EXERCISE DETAILS: In the entries below, find the line containing "12-17 | 1.131 | 13.821 / 13.954 / 12.823 | 1". Write out that line and all lines after it, exactly, and nothing else.

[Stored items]
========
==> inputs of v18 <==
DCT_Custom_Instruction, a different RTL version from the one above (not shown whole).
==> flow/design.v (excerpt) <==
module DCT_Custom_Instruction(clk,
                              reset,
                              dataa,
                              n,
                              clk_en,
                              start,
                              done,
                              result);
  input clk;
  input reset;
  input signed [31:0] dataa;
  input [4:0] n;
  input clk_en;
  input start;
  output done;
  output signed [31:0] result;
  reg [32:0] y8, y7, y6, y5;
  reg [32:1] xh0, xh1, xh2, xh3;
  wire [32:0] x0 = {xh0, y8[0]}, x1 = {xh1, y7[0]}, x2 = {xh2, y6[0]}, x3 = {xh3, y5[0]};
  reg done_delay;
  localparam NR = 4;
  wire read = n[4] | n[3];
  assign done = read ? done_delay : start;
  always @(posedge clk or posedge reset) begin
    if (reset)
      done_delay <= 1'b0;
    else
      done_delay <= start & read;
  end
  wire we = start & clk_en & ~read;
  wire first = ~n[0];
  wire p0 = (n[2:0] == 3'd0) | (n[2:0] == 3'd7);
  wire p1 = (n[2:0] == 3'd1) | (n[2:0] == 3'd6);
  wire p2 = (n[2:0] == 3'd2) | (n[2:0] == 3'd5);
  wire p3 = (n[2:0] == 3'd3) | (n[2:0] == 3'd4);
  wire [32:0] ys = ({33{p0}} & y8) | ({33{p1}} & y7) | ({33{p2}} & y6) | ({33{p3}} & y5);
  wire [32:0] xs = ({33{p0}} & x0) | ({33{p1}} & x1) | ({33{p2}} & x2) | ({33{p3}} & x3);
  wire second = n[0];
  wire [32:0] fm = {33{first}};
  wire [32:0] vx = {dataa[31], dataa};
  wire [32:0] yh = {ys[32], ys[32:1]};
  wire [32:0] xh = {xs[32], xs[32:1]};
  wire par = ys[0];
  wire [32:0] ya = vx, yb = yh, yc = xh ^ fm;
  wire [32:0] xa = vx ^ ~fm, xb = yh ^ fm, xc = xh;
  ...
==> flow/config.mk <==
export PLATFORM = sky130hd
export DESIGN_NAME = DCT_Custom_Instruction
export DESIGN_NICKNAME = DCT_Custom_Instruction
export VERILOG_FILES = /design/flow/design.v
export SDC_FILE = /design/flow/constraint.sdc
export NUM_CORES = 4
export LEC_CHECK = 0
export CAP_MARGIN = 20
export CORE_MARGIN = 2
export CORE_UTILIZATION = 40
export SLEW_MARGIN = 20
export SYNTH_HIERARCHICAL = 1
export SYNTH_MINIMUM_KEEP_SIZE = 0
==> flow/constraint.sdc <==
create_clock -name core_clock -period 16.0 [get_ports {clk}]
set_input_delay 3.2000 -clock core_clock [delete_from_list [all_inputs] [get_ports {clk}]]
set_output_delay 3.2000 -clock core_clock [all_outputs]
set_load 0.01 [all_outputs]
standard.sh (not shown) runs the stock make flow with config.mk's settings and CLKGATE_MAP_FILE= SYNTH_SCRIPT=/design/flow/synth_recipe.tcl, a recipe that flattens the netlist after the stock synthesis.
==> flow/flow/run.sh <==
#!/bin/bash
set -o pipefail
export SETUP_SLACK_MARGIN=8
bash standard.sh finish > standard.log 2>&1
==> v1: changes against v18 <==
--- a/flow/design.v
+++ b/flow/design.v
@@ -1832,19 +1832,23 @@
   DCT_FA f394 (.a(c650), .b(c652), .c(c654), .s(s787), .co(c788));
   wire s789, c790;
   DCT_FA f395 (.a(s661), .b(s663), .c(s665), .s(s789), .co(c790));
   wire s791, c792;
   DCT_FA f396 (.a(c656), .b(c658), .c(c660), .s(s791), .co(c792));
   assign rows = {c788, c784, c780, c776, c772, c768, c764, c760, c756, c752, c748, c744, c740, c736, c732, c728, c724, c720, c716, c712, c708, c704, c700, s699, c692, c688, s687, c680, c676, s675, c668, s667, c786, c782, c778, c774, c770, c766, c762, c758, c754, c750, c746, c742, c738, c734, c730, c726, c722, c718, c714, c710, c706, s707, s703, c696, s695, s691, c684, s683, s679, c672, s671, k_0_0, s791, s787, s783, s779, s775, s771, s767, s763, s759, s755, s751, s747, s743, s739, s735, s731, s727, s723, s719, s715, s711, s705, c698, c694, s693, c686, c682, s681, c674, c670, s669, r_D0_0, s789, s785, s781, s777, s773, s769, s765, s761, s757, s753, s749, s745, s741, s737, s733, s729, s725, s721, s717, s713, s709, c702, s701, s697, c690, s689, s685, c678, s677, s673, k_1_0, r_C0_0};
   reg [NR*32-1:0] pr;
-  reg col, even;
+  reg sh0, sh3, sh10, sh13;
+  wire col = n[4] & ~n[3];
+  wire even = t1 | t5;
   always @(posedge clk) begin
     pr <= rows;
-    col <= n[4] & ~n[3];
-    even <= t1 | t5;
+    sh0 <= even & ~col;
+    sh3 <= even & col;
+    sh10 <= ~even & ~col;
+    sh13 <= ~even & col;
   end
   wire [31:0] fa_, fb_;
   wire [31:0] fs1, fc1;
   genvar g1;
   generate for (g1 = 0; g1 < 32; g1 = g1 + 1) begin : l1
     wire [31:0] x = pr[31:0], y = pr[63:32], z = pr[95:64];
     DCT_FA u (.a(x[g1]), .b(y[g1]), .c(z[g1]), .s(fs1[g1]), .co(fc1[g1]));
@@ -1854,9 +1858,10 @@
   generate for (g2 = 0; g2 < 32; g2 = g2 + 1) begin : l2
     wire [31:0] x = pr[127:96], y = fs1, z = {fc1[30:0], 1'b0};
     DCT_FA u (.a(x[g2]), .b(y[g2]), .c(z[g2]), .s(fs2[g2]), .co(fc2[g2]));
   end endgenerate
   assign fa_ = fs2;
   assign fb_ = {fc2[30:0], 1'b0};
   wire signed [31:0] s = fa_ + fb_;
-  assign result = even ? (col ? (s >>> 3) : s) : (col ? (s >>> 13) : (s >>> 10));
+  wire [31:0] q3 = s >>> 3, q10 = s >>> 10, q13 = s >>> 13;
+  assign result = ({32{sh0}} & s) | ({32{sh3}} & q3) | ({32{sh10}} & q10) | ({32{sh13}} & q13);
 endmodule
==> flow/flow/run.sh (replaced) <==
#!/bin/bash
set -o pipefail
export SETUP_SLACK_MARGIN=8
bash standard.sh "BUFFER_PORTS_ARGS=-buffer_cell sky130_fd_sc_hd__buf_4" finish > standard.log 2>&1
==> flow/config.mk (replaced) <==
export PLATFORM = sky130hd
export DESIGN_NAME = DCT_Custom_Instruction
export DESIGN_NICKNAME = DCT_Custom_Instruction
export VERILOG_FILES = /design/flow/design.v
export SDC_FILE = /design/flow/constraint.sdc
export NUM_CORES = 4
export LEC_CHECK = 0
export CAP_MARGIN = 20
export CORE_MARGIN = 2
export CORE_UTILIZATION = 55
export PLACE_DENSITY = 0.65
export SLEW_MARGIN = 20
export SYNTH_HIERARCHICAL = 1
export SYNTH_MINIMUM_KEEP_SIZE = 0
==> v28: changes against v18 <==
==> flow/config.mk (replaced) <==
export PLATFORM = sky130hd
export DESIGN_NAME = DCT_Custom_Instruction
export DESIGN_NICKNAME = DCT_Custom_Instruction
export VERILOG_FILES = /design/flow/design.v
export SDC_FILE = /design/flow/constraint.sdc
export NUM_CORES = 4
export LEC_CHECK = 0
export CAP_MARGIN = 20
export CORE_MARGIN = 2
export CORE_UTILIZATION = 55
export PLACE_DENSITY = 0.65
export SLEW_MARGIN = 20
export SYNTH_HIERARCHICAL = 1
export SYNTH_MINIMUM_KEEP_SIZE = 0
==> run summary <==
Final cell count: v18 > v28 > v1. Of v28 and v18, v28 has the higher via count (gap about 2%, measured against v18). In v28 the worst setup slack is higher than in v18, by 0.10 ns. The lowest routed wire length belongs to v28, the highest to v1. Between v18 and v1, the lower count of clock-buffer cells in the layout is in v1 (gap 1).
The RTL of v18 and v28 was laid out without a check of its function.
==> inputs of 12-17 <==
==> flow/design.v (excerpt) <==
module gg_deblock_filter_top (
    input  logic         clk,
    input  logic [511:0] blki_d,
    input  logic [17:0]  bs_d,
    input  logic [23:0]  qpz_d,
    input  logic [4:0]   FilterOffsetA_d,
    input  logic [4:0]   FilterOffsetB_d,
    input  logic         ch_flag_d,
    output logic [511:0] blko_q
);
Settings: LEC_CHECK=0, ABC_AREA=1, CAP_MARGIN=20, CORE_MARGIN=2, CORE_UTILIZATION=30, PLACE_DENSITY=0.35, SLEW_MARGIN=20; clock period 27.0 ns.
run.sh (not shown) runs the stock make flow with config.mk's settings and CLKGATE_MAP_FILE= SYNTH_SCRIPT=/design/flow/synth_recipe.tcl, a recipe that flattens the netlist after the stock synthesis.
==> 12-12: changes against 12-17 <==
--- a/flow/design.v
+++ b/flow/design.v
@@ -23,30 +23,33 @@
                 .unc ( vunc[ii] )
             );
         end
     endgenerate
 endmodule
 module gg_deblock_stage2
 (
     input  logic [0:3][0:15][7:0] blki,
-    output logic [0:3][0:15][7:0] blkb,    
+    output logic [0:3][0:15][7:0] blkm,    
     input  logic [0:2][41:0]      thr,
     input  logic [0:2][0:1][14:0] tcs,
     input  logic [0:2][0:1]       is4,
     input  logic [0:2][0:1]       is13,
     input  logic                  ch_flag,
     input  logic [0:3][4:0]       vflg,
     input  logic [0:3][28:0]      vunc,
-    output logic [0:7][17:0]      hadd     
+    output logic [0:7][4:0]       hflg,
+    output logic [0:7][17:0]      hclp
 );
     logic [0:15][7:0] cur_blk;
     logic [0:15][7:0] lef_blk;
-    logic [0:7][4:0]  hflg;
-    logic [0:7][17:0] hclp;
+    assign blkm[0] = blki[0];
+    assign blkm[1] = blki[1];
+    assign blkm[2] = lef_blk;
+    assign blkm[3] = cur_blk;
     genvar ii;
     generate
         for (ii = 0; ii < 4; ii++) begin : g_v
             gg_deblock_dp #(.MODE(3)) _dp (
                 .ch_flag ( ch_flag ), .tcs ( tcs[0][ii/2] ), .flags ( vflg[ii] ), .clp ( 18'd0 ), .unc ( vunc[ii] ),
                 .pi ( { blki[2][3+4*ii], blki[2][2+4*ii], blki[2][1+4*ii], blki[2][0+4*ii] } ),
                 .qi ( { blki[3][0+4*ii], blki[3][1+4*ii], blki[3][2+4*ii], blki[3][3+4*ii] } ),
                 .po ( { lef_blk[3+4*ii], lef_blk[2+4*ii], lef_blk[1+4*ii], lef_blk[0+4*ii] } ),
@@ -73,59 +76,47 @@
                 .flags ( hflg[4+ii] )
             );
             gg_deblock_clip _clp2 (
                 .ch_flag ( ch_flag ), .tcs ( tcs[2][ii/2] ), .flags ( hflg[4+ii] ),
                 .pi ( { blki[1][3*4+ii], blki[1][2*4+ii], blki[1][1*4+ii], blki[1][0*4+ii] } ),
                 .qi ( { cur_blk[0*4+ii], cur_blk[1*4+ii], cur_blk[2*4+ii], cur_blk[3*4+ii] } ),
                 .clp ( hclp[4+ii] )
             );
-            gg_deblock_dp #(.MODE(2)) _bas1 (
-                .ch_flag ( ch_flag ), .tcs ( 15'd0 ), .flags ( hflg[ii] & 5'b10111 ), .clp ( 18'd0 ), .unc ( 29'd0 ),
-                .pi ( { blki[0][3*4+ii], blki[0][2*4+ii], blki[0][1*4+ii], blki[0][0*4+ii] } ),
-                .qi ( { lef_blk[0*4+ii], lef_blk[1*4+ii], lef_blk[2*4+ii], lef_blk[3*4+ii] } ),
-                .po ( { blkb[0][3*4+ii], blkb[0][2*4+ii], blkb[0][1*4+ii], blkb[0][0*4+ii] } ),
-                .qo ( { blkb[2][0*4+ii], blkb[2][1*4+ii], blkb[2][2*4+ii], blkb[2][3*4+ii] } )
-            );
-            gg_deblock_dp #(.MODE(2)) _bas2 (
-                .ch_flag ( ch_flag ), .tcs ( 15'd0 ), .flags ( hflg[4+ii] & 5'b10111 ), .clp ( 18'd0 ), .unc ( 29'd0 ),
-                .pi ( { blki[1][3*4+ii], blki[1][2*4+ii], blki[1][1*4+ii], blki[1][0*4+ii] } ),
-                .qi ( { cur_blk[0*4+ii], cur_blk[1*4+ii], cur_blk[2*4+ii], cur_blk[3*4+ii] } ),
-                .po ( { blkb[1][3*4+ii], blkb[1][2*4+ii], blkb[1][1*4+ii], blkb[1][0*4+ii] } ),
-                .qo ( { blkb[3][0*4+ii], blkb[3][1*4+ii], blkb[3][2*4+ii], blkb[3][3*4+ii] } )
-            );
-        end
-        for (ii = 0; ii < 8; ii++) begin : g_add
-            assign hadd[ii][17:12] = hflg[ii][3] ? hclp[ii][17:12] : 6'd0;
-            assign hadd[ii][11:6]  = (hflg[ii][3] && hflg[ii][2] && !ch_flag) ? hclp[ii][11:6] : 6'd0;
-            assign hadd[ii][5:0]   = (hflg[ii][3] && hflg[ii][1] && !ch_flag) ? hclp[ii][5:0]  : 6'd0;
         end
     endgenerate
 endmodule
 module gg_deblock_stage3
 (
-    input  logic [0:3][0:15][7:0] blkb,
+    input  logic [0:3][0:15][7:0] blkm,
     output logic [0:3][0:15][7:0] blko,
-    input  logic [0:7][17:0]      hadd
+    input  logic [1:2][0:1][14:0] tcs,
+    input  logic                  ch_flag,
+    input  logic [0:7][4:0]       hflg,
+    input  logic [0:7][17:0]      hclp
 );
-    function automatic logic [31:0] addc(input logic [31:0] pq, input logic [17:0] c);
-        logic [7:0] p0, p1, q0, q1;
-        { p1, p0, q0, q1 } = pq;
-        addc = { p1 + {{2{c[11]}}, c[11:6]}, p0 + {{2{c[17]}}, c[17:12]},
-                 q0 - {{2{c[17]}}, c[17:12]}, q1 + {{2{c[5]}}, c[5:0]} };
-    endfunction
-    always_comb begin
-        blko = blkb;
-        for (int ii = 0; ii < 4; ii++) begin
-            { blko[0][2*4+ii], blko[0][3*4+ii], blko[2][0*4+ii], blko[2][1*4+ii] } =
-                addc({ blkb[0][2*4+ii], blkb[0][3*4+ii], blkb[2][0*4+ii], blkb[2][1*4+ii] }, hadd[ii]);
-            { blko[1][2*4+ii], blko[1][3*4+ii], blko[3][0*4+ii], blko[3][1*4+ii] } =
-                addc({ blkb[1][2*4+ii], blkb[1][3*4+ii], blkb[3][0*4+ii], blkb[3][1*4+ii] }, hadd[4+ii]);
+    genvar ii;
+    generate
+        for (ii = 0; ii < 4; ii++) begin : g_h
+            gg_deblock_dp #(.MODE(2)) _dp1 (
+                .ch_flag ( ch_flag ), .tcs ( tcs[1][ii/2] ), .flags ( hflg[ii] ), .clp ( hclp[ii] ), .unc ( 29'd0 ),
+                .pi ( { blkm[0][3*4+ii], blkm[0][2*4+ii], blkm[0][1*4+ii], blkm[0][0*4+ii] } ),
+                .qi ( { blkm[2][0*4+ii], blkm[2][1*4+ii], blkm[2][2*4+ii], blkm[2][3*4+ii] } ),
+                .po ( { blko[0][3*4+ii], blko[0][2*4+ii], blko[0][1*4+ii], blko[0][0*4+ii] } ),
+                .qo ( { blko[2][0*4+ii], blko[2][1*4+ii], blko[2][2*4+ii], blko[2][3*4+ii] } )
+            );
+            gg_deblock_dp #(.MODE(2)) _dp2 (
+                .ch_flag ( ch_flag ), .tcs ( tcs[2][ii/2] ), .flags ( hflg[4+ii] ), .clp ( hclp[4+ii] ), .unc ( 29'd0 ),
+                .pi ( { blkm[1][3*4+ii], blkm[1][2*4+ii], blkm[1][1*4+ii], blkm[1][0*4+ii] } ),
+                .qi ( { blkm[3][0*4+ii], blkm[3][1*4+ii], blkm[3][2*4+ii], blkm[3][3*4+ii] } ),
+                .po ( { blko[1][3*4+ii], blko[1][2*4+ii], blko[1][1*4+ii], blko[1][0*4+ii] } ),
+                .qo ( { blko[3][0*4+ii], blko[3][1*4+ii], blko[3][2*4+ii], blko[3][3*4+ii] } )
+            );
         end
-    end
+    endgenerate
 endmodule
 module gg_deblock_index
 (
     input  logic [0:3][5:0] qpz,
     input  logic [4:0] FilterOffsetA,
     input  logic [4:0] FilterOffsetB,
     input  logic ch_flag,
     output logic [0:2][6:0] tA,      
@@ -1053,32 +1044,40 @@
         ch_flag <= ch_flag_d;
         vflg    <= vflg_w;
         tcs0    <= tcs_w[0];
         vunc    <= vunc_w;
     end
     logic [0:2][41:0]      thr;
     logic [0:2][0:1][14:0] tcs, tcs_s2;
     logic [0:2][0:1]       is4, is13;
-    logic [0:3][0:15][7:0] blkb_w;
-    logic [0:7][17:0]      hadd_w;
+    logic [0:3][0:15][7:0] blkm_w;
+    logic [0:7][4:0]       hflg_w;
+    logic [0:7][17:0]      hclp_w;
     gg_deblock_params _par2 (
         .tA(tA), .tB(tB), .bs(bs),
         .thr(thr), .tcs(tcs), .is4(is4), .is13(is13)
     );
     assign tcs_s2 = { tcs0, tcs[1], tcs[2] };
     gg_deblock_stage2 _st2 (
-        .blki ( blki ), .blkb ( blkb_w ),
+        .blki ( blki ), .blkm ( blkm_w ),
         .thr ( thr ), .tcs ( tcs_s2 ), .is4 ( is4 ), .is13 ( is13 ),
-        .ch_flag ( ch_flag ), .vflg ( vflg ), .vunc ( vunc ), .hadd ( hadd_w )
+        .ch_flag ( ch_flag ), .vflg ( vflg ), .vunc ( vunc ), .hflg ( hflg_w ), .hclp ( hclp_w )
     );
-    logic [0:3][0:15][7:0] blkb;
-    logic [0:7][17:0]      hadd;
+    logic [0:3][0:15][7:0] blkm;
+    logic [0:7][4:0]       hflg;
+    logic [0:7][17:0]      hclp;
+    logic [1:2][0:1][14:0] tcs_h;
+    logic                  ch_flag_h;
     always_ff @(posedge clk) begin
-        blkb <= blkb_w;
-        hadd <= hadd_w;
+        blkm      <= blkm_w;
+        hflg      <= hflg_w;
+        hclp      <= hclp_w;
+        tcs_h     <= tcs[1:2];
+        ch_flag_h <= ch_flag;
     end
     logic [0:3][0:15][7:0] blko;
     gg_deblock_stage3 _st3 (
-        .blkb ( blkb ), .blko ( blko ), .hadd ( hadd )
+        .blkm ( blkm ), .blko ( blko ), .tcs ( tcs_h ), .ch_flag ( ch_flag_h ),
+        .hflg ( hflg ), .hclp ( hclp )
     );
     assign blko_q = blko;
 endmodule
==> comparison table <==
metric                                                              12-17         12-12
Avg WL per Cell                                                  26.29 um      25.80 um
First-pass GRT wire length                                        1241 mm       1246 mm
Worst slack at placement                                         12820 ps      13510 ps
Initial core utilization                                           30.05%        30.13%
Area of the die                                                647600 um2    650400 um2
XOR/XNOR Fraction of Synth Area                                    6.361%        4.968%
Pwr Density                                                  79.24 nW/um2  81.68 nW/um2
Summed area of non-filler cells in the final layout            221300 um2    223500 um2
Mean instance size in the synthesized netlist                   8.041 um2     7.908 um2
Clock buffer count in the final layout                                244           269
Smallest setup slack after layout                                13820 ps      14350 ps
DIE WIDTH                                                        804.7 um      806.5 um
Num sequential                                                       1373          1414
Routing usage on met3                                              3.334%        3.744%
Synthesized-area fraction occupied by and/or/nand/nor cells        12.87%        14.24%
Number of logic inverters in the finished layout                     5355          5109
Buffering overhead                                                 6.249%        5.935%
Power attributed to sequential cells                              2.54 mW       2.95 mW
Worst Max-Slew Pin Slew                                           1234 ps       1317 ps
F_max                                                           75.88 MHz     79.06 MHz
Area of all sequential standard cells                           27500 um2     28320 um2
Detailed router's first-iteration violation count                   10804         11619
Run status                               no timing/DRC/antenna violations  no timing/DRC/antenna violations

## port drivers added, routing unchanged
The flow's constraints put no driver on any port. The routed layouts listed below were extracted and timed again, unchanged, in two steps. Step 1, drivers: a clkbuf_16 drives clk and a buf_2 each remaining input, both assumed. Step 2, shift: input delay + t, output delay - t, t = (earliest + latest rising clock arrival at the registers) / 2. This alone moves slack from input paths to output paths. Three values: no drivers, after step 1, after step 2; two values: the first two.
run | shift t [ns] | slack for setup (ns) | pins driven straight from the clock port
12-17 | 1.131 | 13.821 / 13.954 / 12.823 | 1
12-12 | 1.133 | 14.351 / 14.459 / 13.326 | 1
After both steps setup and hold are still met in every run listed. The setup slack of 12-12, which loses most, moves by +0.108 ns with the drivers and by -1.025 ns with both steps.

ANSWER TO THIS EXERCISE:
12-17 | 1.131 | 13.821 / 13.954 / 12.823 | 1
12-12 | 1.133 | 14.351 / 14.459 / 13.326 | 1
After both steps setup and hold are still met in every run listed. The setup slack of 12-12, which loses most, moves by +0.108 ns with the drivers and by -1.025 ns with both steps.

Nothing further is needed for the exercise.